- EXERCISE DESCRIPTION -
Take from the material every line containing the string "cells" and copy it.

<<<<

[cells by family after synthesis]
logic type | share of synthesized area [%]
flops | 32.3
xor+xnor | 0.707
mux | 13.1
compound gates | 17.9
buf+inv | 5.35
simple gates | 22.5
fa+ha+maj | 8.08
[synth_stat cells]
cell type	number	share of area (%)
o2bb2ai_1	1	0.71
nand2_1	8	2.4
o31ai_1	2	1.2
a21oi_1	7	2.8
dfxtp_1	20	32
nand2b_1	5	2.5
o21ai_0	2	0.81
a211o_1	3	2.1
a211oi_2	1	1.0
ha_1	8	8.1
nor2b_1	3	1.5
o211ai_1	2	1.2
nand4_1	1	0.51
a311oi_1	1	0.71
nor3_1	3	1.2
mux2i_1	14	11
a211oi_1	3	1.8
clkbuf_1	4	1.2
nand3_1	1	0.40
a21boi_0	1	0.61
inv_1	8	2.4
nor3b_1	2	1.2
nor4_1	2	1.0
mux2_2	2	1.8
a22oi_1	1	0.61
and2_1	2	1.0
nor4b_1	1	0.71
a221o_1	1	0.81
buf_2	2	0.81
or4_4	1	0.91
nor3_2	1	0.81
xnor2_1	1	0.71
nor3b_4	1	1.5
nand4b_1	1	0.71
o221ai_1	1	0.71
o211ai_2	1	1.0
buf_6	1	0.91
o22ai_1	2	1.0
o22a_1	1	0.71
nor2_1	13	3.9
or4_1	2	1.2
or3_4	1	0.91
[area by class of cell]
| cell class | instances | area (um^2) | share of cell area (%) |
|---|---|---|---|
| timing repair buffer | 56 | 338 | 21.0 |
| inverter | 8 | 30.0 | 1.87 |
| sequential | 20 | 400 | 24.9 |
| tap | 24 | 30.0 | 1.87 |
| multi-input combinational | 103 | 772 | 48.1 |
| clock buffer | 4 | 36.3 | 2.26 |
--- config.mk ---
export PLATFORM = sky130hd
export DESIGN_NAME = fetch_unit
export DESIGN_NICKNAME = d
export VERILOG_FILES = /design/src/rtl/fetch_unit.sv
export SDC_FILE = /design/constraint.sdc
export NUM_CORES = 1
export LEC_CHECK = 0
export ABC_AREA = 0
export BUFFER_PORTS_ARGS = -buffer_cell sky130_fd_sc_hd__buf_2
export CELL_PAD_IN_SITES_DETAIL_PLACEMENT = 1
export CELL_PAD_IN_SITES_GLOBAL_PLACEMENT = 2
export CORE_UTILIZATION = 34
export CTS_CLUSTER_DIAMETER = 40
export DETAILED_ROUTE_END_ITERATION = 8
export PLACE_DENSITY = 0.92
export SETUP_SLACK_MARGIN = 0.05
export SLEW_MARGIN = 20
export SYNTH_ARGS = -nofsm -noshare
export SYNTH_HDL_FRONTEND = slang
export SYNTH_SLANG_ARGS = --single-unit
--- constraint.sdc ---
create_clock -name clk -period 7.5 [get_ports clk]
set_clock_uncertainty 0.2 [all_clocks]
set_input_delay 0.375 -clock clk [delete_from_list [all_inputs] [get_ports clk]]
set_output_delay 0.375 -clock clk [all_outputs]
set_load 0.02 [all_outputs]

>>>>

- EXERCISE OUTPUT -
[cells by family after synthesis]
[synth_stat cells]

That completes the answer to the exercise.